Constitutive expression of the FK506 binding protein 51 (FKBP51) in bone marrow cells and megakaryocytes derived from idiopathic myelofibrosis and non‐neoplastic haematopoiesis

Abstract: Objectives: Overexpression of FK506 binding protein 51 (FKBP51) in megakaryocytic progenitor cells generated from purified CD34+ cells in patients with idiopathic myelofibrosis (IMF) has been demonstrated. It has been suggested that FKBP51 is involved in the dysregulation of the apoptotic programme with consecutive prolongation of cell survival. The knowledge of FKBP51 and its expression in bone marrow cells and mature megakaryocytes in non‐neoplastic haematopoiesis and IMF is sparse. Methods: To evaluate a potential overexpression of FKBP51 in patients with IMF ( n = 37) compared with non‐neoplastic haematopoiesis ( n = 31), total bone marrow cells as well as single megakaryocytes, isolated by laser microdissection, were quantitatively analysed by real‐time reverse transcriptase‐polymerase chain reaction (RT‐PCR). By applying immunohistochemistry, FKBP51 gene expression was correlated with staining pattern and cellular localisation of the corresponding FKBP51 protein. Results: We demonstrated that FKBP51 is constitutively expressed in non‐neoplastic haematopoiesis. FKBP51 gene expression by total bone marrow cells as well as megakaryocytes was not significantly different in IMF. FKBP51 protein expression could be localised to myeloid progenitor cells as well as megakaryocytes.
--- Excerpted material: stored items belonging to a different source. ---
===== src/verilog/sdc_pkg.sv =====
// package for the segment descriptor checker: field positions, type codes,
// exception vectors and the packed carriers shared by the checker and its cache.
// assumes the descriptor fetch and the stack copy are done by the execution unit.
package sdc_pkg;
  // access byte field positions
  localparam int unsigned ACC_PRESENT = 7;
  localparam int unsigned ACC_DPL_HI = 6;
  localparam int unsigned ACC_DPL_LO = 5;
  localparam int unsigned ACC_SEG = 4;
  localparam int unsigned ACC_EXEC = 3;
  localparam int unsigned ACC_DIR = 2; // grow_down_flag or conforming
  localparam int unsigned ACC_RW = 1; // writable or readable
  localparam int unsigned ACC_ACCESSED = 0;
  localparam int unsigned TYPE_HI = 3;
  // selector fields
  localparam int unsigned SEL_TABLE = 2;
  localparam int unsigned SEL_IDX_LO = 3;
  localparam int unsigned IDX_W = 13;
  localparam int unsigned DESC_SHIFT = 3; // eight bytes per descriptor
  localparam int unsigned DESC_LAST = 7; // offset of a descriptor's last byte
  localparam int unsigned WC_W = 5;
  // system and gate type codes
  localparam logic [3:0] TYP_INVALID0 = 4'h0;
  localparam logic [3:0] TYP_TSS_AVAIL = 4'h1;
  localparam logic [3:0] TYP_LOCAL_TAB = 4'h2;
  localparam logic [3:0] TYP_TSS_BUSY = 4'h3;
  localparam logic [3:0] TYP_CALL_GATE = 4'h4;
  localparam logic [3:0] TYP_TASK_GATE = 4'h5;
  localparam logic [3:0] TYP_INT_GATE = 4'h6;
  localparam logic [3:0] TYP_TRAP_GATE = 4'h7;
  localparam logic [3:0] TYP_INVALID8 = 4'h8;
  // exception vectors
  localparam logic [7:0] EXC_NONE = 8'h00;
  localparam logic [7:0] EXC_NOT_PRESENT = 8'h0b;
  localparam logic [7:0] EXC_PROTECT = 8'h0d;
  // privilege
  localparam logic [1:0] PRIV_TOP = 2'h0;
  // table reset values
  localparam logic [23:0] TAB_BASE_RST = 24'h000000;
  localparam logic [15:0] TAB_LIMIT_RST = 16'h0000;
  localparam logic [15:0] INT_LIMIT_RST = 16'h03ff;
  // segment register index
  localparam logic [1:0] SEG_CODE = 2'h0;
  localparam logic [1:0] SEG_STACK = 2'h1;
  localparam logic [1:0] SEG_DATA = 2'h2;
  localparam logic [1:0] SEG_EXTRA = 2'h3;

  // requests from the execution unit
  typedef enum logic [2:0] {
    SDC_OP_NONE, SDC_OP_LOAD_SEG, SDC_OP_TEST_SEL, SDC_OP_GATE,
    SDC_OP_LOAD_GLOBAL, SDC_OP_LOAD_LOCAL, SDC_OP_LOAD_INT, SDC_OP_ACCESS
  } sdc_op_t;

  // gate kinds decoded from the type field
  typedef enum logic [2:0] {
    SDC_GATE_NONE, SDC_GATE_CALL, SDC_GATE_TASK, SDC_GATE_INT, SDC_GATE_TRAP
  } sdc_gate_t;

  // one descriptor as fetched from memory
  typedef struct packed {
    logic [7:0] access;
    logic [23:0] base;
    logic [15:0] limit; // limit, or destination offset for a gate
    logic [15:0] dest_sel; // gate destination selector
    logic [4:0] word_count; // gate parameter word count
  } sdc_desc_t;

  // base and limit of a descriptor table
  typedef struct packed {
    logic [23:0] base;
    logic [15:0] limit;
  } sdc_table_t;

  // one hidden cache entry
  typedef struct packed {
    logic valid;
    logic [15:0] selector;
    logic [7:0] access;
    logic [23:0] base;
    logic [15:0] limit;
  } sdc_cache_t;
endpackage


===== src/verilog/sdc_seg_cache.sv =====
// hidden descriptor caches of the four segment registers.
// assumes the checker only asserts a write once the descriptor passed its checks.
`timescale 1ns/1ns
`default_nettype none
module sdc_seg_cache #(
  parameter int unsigned NSEG = 4
) (
  input wire logic clock,
  input wire logic rst_b,
  input wire logic wr_en,
  input wire logic [1:0] wr_idx,
  input wire sdc_pkg::sdc_cache_t wr_entry,
  output sdc_pkg::sdc_cache_t entries [NSEG]
);
  // one entry per segment register, held in flip-flops
  sdc_pkg::sdc_cache_t ent_q [NSEG];
  sdc_pkg::sdc_cache_t ent_d [NSEG];

  // load on register load
  // next value: only the addressed entry changes; nothing reads it back out to software
  always_comb begin
    for (int i = 0; i < NSEG; i++) begin
      ent_d[i] = ent_q[i];
      if (wr_en && (wr_idx == 2'(i))) begin
        ent_d[i] = wr_entry;
      end
    end
  end

  // registers, cleared to invalid
  generate
    for (genvar g = 0; g < NSEG; g++) begin : g_ent
      always_ff @(posedge clock or negedge rst_b) begin
        if (!rst_b) begin
          ent_q[g] <= '0;
        end else begin
          ent_q[g] <= ent_d[g];
        end
      end
      assign entries[g] = ent_q[g];
    end
  endgenerate

  // a write lands in the addressed entry next cycle
  property p_cache_load;
    @(posedge clock) disable iff (!rst_b)
    wr_en |=> (entries[$past(wr_idx)] == $past(wr_entry));
  endproperty
  a_cache_load: assert property (p_cache_load) else $error("cache entry not loaded");
endmodule
`default_nettype wire


===== config.mk =====
export PLATFORM = sky130hd
export DESIGN_NAME = sdc_seg_cache
export DESIGN_NICKNAME = d
export VERILOG_FILES = /design/src/verilog/sdc_pkg.sv /design/src/verilog/sdc_seg_cache.sv
export SDC_FILE = /design/constraint.sdc
export NUM_CORES = 1
export LEC_CHECK = 0
export BUFFER_PORTS_ARGS = -buffer_cell sky130_fd_sc_hd__buf_2
export CORE_MARGIN = 2
export CORE_UTILIZATION = 35
export CTS_CLUSTER_SIZE = 30
export DETAILED_ROUTE_END_ITERATION = 6
export GPL_ROUTABILITY_DRIVEN = 1
export SLEW_MARGIN = 10
export SYNTH_ARGS = -nofsm -noshare
export SYNTH_HDL_FRONTEND = slang
export SYNTH_SLANG_ARGS = --single-unit

===== constraint.sdc =====
create_clock -name clock -period 1.2 [get_ports clock]
set_clock_uncertainty 0.15 [all_clocks]
set_input_delay 0.12 -clock clock [delete_from_list [all_inputs] [get_ports clock]]
set_output_delay 0.12 -clock clock [all_outputs]
set_load 0.005 [all_outputs]

==> flow_summary.toml, run 1 <==
[critical_path]
end_kind = "output port"
crit_fanout = 2
cp.required_ns = 0.93
cp-endpoint = "entries[148]"
worstSetupPathDepth = 1
crit_chain = "buf_2"
crit_buf_inv = 1
rr_startpoint = "entries[235]"
slowest_stage = "dfrtp_1"
cp-startpoint = "entries[148]"
crit_arrival_ns = 1.07
reg2reg_slack_ns = 0.03
critical_path.top_delay_family = "flip-flops"
critPathKind = "reg2out"
rr_endpoint = "entries[235]"
max_stage_delay_ns = 0.40
r2r_cells = 3
setup.worst_path.start_class = "register"

[timing]
period_needed_ns = 1.34
final_hold_viol_count = 19
slew_viol_final = 0
relSlewSlack = 0.787
period_share = 1.11
hold_slack_ns = -0.0910
setup_slack_ns = -0.138
tightestPinTransition_ns = 0.319
fmax_ghz = 0.747
finalSetupViolCount = 260
rsz0062_at_grt = "yes"
finalSetupTns_ns = -27.05

[grt]
antenna_found_initial = 1
grt_pass1_wl_um = 40400
grt_pass1_vias = 7078
gr-total-overflow = 0
track_usage = 0.165
grt_max_degree = 49

[power_and_ir_drop]
p_leak_nw = 7.58
total_power_mw = 26.4
ir_drop_mv = 1.14
power_density_nw_per_um2 = 1760

[detailed_routing]
ant_nets = 0
firstDrtPassIters = 4
dr.first_iter.drc_count = 275
routed_wl_um = 25600
wl_per_cell_um = 17.1
routed_via_density = 4.48
drc = 0
vias = 6697

[clock_network]
cts_max_level = 1
cts_root_buffer = "clkbuf_16"
ctsHoldBuffers = 66
clk_pin_slew_ns = 0.06
cts_tree = "yes"
cts_buffer_depth = 3
clk_latency_ns = 0.53
numCtsBuffers = 29
clock-sinks = 260

[placement]
dp_hpwl_um = 17600
dp_slack_ns = -0.322
dpl_cell_area_um2 = 12500
portBuffers = 329
gp_routability_congestion = 0.743

[synth]
synth_top_area_cell = "dfrtp_1"
synth_edf_count = 0
syn_inst = 552
ys_ff_latch = 260
yosysTopAreaCellShare = 0.643
ys_async_sr_fraction = 1.00
ys_warn_count = 0
seq_area_frac_synth = 0.643
ys_top_cells_by_area = "dfrtp_1, mux2_4, mux2_1"
syn-num-nets = 622
synth.most_common_cell = "dfrtp_1"
synth_cell_types = 10
synth_area_um2 = 10100
ys_top_cells_by_count = "dfrtp_1, mux2_1, mux2_4"
ys.flop_type = "dfrtp_1"
synth.avg_cell_area_um2 = 18.3

[job]
maxCapViolations = 0

[layout]
area_growth_pct = 48.3
largest_reg_flops = 260
multi_input_area_um2 = 3360
seq_area_um2 = 6510
fin_nets = 1161
stdcell_area_um2 = 15000
utilization = 0.526
drive_gt1_frac = 0.612
nFillCells = 2415

[min_path]
holdCritPathClass = "in2async"

[status]
outcome = "finished with violations"
violations = "hold timing, setup timing"

[floorplan]
ioPinCount = 330
initial_utilization = 0.354
row_count = 62
die_h_um = 174
dieArea_um2 = 30300
die_w_um = 174
core_um2 = 28500
## through the flow
| step | std cells | hold slack (ns) |
|---|---|---|
| after floorplan | 552 | -0.326 |
| after global placement | 1278 | -0.125 |
| after detailed placement | 1278 | -0.128 |
| after CTS | 1457 | -0.103 |
| after global routing | 1496 | -0.0898 |
| final | 1496 | -0.0910 |
## kinds of logic after synthesis
family / synth area share
buf+inv: 0.0270
simple gates: 0.00322
flops: 0.643
mux: 0.327
## timing repair
| action | CTS | global route |
|---|---|---|
| pin swaps | 0 | 0 |
| hold endpoints to repair | 520 | 19 |
| gates resized for setup | 4 | 5 |
| buffers inserted | 62 | 38 |
| endpoints found under the setup margin | 260 | 260 |
## worst reg2reg max path, cell delays in order, from the launching register on
cell and delay [ns]:
dfrtp_1 0.38, buf_4 0.13, buf_4 0.12, mux2_1 0.28
## routing by layer
metal  GRT usage  vias up  wire (µm)
met5           0        -          0
met4      0.0525        0        794
met3      0.0400       51       1600
met2       0.275      230      12100
met1       0.213     3390      11100
li1            -     3026          -
## power breakdown
group	switching [mW]	total, mW	internal [mW]
Sequential	0.828	11.3	10.4
Combinational	2.19	5.95	3.75
Clock	3.44	9.15	5.71
Total	6.46	26.4	19.9
## cell type report
type	instances	share of cell area
Antenna cell	1	0.000167
Clock buffer	44	0.0595
Clock inverter	7	0.00751
Timing Repair Buffer	536	0.243
Tap cell	384	0.0320
Sequential cell	260	0.434
Multi-Input combinational cell	264	0.224
## layout by cell type, fill, tap and decap left out
cell type	synthesis	layout
buf_2	5	320
clkbuf_8	0	11
nand3_4	0	1
buf_8	0	1
mux2_4	100	101
nand3b_1	2	2
clkinvlp_4	0	1
clkbuf_1	0	4
clkinv_2	0	3
dlygate4sd3_1	0	66
dfrtp_1	260	260
buf_6	20	8
diode_2	0	1
nor3b_4	0	1
buf_4	3	123
buf_12	0	18
mux2_2	60	60
mux2_1	100	99
clkbuf_16	0	29
bufinv_16	0	3
## worst min path at each step
stage | slack (ns) | cells past startpoint | from | end
6_report | -0.09 | 2 | rst_b | entries[108]
5_1_grt | -0.09 | 2 | rst_b | entries[176]
4_1_cts | -0.10 | 2 | rst_b | entries[43]
3_5_place_dp | -0.13 | 1 | rst_b | entries[43]
3_3_place_gp | -0.13 | 1 | rst_b | entries[108]
2_1_floorplan | -0.33 | 0 | rst_b | entries[0]
Note: power is estimated with default switching activity, not from simulation.
==> inputs of run 2 (changes only) <==
--- a/config.mk
+++ b/config.mk
@@ -11,6 +11,8 @@
 export CTS_CLUSTER_SIZE = 30
 export DETAILED_ROUTE_END_ITERATION = 6
 export GPL_ROUTABILITY_DRIVEN = 1
+export RECOVER_POWER = 100
+export SETUP_SLACK_MARGIN = 0.5
 export SLEW_MARGIN = 10
 export SYNTH_ARGS = -nofsm -noshare
 export SYNTH_HDL_FRONTEND = slang
==> run 2 against run 1 <==
Net effect:
- the run still ends with hold timing, setup timing left
- sequential power barely moved
- global-route usage increased by 2.8 points
- first-iteration DRC count fell by 35%
- critical path type unchanged
==> flow_summary.toml, run 2 (same netlist as run 1, synthesis figures left out) <==
[floorplan]
core_um2 = 28500
die_h_um = 174
die_w_um = 174
initial_utilization = 0.354
ioPinCount = 330
dieArea_um2 = 30300
row_count = 62

[critical_path]
crit_fanout = 2
cp-startpoint = "entries[59]"
rr_endpoint = "entries[186]"
reg2reg_slack_ns = 0.03
crit_buf_inv = 1
max_stage_delay_ns = 0.41
end_kind = "output port"
critical_path.top_delay_family = "flip-flops"
cp.required_ns = 0.93
crit_arrival_ns = 1.09
critPathKind = "reg2out"
r2r_cells = 3
rr_startpoint = "entries[186]"
slowest_stage = "dfrtp_1"
crit_chain = "buf_2"
setup.worst_path.start_class = "register"

[placement]
place_inst = 1277
portBuffers = 329
dp_slack_ns = -0.287
dp_hpwl_um = 17300
gp_routability_congestion = 0.757

[timing]
period_needed_ns = 1.36
slew_viol_final = 0
final_hold_viol_count = 274
fmax_ghz = 0.737
period_share = 1.13
rsz0062_at_grt = "yes"
setup_slack_ns = -0.157
tightestPinTransition_ns = 1.47
hold_slack_ns = -0.299
finalSetupViolCount = 418
relSlewSlack = 0.0221

[layout]
final_cells = 1554
seq_area_um2 = 6510
largest_reg_flops = 260
drive_gt1_frac = 0.744
utilization = 0.575
nFillCells = 2231
multi_input_area_um2 = 3780
fin_nets = 1218
n_antenna_cell = 0
layout_commonest_cell = "buf_2"
most-common-layout-cells = "buf_2, dfrtp_1, mux2_4, buf_6, buf_4"
area_growth_pct = 62.3

[min_path]
hold-path-endpoint = "entries[9]"
hold_depth = 2
hold_start = "wr_entry[9]"
holdCritPathClass = "in2reg"

[detailed_routing]
routed_via_density = 4.55
ant_nets = 0
wl_per_cell_um = 20.7
drc = 0
vias = 7074
firstDrtPassIters = 4
routed_wl_um = 32200
dr.first_iter.drc_count = 179

[grt]
use_met1 = 0.270
track_usage = 0.193
grt_max_degree = 57
grt_pass1_wl_um = 45200
gr-total-overflow = 0
grt.busiest_layer = "met2"
grt_util_met3 = 0.0545
grt_use_met2 = 0.305
grt_pass1_vias = 7186
antenna_found_initial = 2

[power_and_ir_drop]
total_power_mw = 28.5
p_leak_nw = 8.58
ir_drop_mv = 1.11
power_density_nw_per_um2 = 1740

[status]
violations = "hold timing, setup timing"
outcome = "finished with violations"

[clock_network]
cts_tree = "yes"
cts_max_level = 1
numCtsBuffers = 28
clk_latency_ns = 0.54
clock-sinks = 260
clk_pin_slew_ns = 0.06
cts_buffer_depth = 3
cts_root_buffer = "clkbuf_16"

[job]
maxCapViolations = 0
[run 2: changes by cell type in the layout (fill, tap and decap cells not counted), moves of 11 or more]
cell	delta
buf_16	+11
buf_4	-41
buf_6	+110
clkbuf_2	+12
clkbuf_4	+16
dlygate4sd3_1	-66
mux2_1	-74
mux2_2	-40
mux2_4	+114
[run 2: cell type report]
class,count,share of cell area
multi-input cells,264,0.230
clock inverters,13,0.0105
clock buffers,39,0.0501
well taps,384,0.0293
repair buffers,594,0.284
flip-flops and latches,260,0.396
[run 2: worst max-delay path by stage]
| stage | endpoint | slack (ns) | depth (start not counted) |
|---|---|---|---|
| after floorplan | entries[205] | -0.002 | 4 |
| after global placement | entries[259] | -0.26 | 4 |
| after detailed placement | entries[253] | -0.29 | 4 |
| after CTS | entries[177] | -0.18 | 1 |
| after global routing | entries[121] | -0.21 | 1 |
| final | entries[59] | -0.16 | 1 |
[run 2: stage by stage]
| step | area (µm²) | hold WS, ns | setup TNS [ns] |
|---|---|---|---|
| floorplan | 10500 | -0.326 | -0.0866 |
| global placement | 12700 | -0.184 | -53.74 |
| detailed placement | 12700 | -0.177 | -57.08 |
| CTS | 15700 | -0.755 | -36.77 |
| global route | 16400 | -0.312 | -61.83 |
| finish | 16400 | -0.299 | -37.27 |
[run 2: repair_timing]
action | 4_1_cts | 5_1_grt
gates cloned | 20 | 4
hold endpoints to repair | 520 | 520
buffers inserted | 105 | 96
gates resized for setup | 142 | 117
pin swaps | 3 | 1
setup endpoints to repair | 520 | 520
[run 2: power by group]
| part | switching (mW) | internal [mW] | total, mW | leakage, nW |
|---|---|---|---|---|
| registers | 1.01 | 10.4 | 11.5 | 3.08 |
| logic | 2.62 | 5.23 | 7.85 | 5.02 |
| clock network | 3.57 | 5.64 | 9.20 | 0.486 |
| total | 7.20 | 21.3 | 28.5 | 8.58 |
[run 2: layer usage]
metal,wire (µm),part of all wire
met1,14400,0.45
met2,15100,0.47
met3,2170,0.067
met4,481,0.015
met5,16,0.00050
==> inputs of run 3 (changes only) <==
--- a/config.mk
+++ b/config.mk
@@ -5,6 +5,7 @@
 export SDC_FILE = /design/constraint.sdc
 export NUM_CORES = 1
 export LEC_CHECK = 0
+export ABC_AREA = 1
 export BUFFER_PORTS_ARGS = -buffer_cell sky130_fd_sc_hd__buf_2
 export CORE_MARGIN = 2
 export CORE_UTILIZATION = 35
==> run 3 against run 2 <==
Net effect:
- the flow still finishes with violations (hold timing, setup timing)
- synthesized area grew 5.3%
- via count is 50% higher
- register-to-register slack improved by 0.05 ns
- sequential share of layout area increased by 0.86 points
- global-route usage increased by 3.8 points
- clock power down 0.8%
- fmax decreased by 0.49%
- worst hold slack got worse by 0.086 ns
- final cell count increased by 33%
- power decreased by 8.7%
- sequential cell count unchanged
- critical endpoint is now entries[205]
==> flow_summary.toml, run 3 <==
[status]
outcome = "finished with violations"
violations = "hold timing, setup timing"

[critical_path]
crit_arrival_ns = 1.09
critical_path.top_delay_family = "flip-flops"
end_kind = "output port"
rr_endpoint = "entries[73]"
crit_chain = "buf_2"
rr_startpoint = "entries[73]"
critPathKind = "reg2out"
crit_fanout = 2
max_stage_delay_ns = 0.41
slowest_stage = "dfrtp_1"
r2r_cells = 4
setup.worst_path.start_class = "register"
crit_buf_inv = 1
cp.required_ns = 0.93
reg2reg_slack_ns = 0.08

[power_and_ir_drop]
p_leak_nw = 8.60
ir_drop_mv = 0.950
power_density_nw_per_um2 = 1620

[layout]
drive_gt1_frac = 0.336
largest_reg_flops = 260
most-common-layout-cells = "nand2_1, buf_2, dfrtp_1, nand4_1, nand2_2"
fin_nets = 1723
n_antenna_cell = 0
area_growth_pct = 50.9
nFillCells = 2681
layout_commonest_cell = "nand2_1"

[synth]
syn_inst = 1155
ys.flop_type = "dfrtp_1"
yosysTopAreaCellShare = 0.611
synth_cell_types = 10
ys_async_sr_fraction = 1.00
ys_top_cells_by_count = "nand2_1, dfrtp_1, nand4_1"
ys_top_cells_by_area = "dfrtp_1, nand2_1, nand4_1"
synth_area_um2 = 10700
ys_warn_count = 0
ys_ff_latch = 260
seq_area_frac_synth = 0.611
synth.avg_cell_area_um2 = 9.22
synth_top_area_cell = "dfrtp_1"
synth.most_common_cell = "nand2_1"
synth_edf_count = 0
syn-num-nets = 1225

[clock_network]
clk_pin_slew_ns = 0.07
cts_max_level = 1
cts_buffer_depth = 3
ctsHoldBuffers = 63
clk_latency_ns = 0.54
cts_tree = "yes"
cts_root_buffer = "clkbuf_16"
numCtsBuffers = 28
clock-sinks = 260

[placement]
portBuffers = 329
gp_routability_congestion = 0.860
dp_hpwl_um = 24300

[timing]
rsz0062_at_grt = "yes"
relSlewSlack = 0.284
tightestPinTransition_ns = 1.07
finalSetupViolCount = 260
hold_slack_ns = -0.385
fmax_ghz = 0.733
finalSetupTns_ns = -31.03
setup_slack_ns = -0.163
period_needed_ns = 1.36
period_share = 1.14
final_hold_viol_count = 74
slew_viol_final = 0

[detailed_routing]
routed_wl_um = 38900
routed_via_density = 5.14
dr.first_iter.drc_count = 793
drc = 0
vias = 10603
ant_nets = 0
firstDrtPassIters = 5
wl_per_cell_um = 18.9

[grt]
gr-total-overflow = 0
grt_pass1_wl_um = 58000
grt_max_degree = 86
track_usage = 0.232
grt_pass1_vias = 10158
antenna_found_initial = 0

[floorplan]
dieArea_um2 = 31800
ioPinCount = 330
row_count = 63
die_h_um = 178
die_w_um = 178
core_um2 = 29800
initial_utilization = 0.357

[min_path]
holdCritPathClass = "in2async"

[job]
maxCapViolations = 0
==> run 3: area by class of cell <==
class	count	area (µm²)	area share
clock inverter	9	123	0.00763
inverter	2	10.0	0.000623
tap	390	488	0.0304
timing repair buffer	576	4280	0.266
sequential	260	6510	0.405
multi-input combinational	785	3810	0.237
clock buffer	41	851	0.0530
==> run 3: report_power, final <==
group	total (mW)	switching (mW)	internal [mW]
clock network	9.13	3.61	5.52
logic	5.97	2.98	2.99
registers	10.9	0.776	10.2
==> run 3: how the worst max path moves through the flow <==
stage | depth (start not counted) | to | slack [ns] | start
after floorplan | 7 | entries[205] | 0.18 | wr_idx[1]
after global placement | 4 | entries[189] | 0.02 | wr_idx[0]
final | 1 | entries[205] | -0.16 | entries[205]
after detailed placement | 6 | entries[24] | -0.02 | wr_idx[1]
after global routing | 1 | entries[205] | -0.20 | entries[205]
after CTS | 1 | entries[205] | -0.19 | entries[205]
==> run 3: kinds of logic (layout without fill, tap and decap cells) <==
family                 after synthesis  in the layout  synth area share
buffers and inverters              110            628            0.0579
AND/OR/NAND/NOR                    785            785             0.331
flip-flops                         260            260             0.611
==> run 3: stage by stage <==
stage	instances	util	power (mW)	setup WS [ns]	cell area [µm²]
after floorplan	1155	-	12.8	0.184	10800
after global placement	1822	0.439	15.5	0.0158	13100
after detailed placement	1822	0.439	15.5	-0.0151	13100
after CTS	2004	0.516	25.6	-0.191	15400
after global routing	2063	0.539	27.3	-0.204	16100
final	2063	0.539	26.0	-0.163	16100
==> run 3: timing repair <==
item	4_1_cts	5_1_grt
hold endpoints to repair	520	308
gates resized for setup	52	183
setup buffers	69	59
endpoints found under the setup margin	520	520
pin swaps	128	49
==> run 3: routing by layer <==
metal	wire length [µm]	global-route usage	vias to the layer above
li1	-	-	4872
met1	15800	0.302	5172
met2	18700	0.382	480
met3	3180	0.0507	79
met4	1260	0.0793	0
met5	0	0	-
In particular, megakaryocytes were stained almost exclusively nuclear for FKBP51. No differences in expression patterns between both IMF and control cases could be demonstrated. Conclusions: For the first time, FKBP51 expression, in particular gene expression and subcellular localization was described in bone marrow cells of non‐neoplastic and neoplastic haematopoiesis grown in vivo . We conclude that FKBP51 could be temporarily overexpressed in megakaryocytic progenitors rather than contribute to the accumulation of mature megakaryocytes in IMF.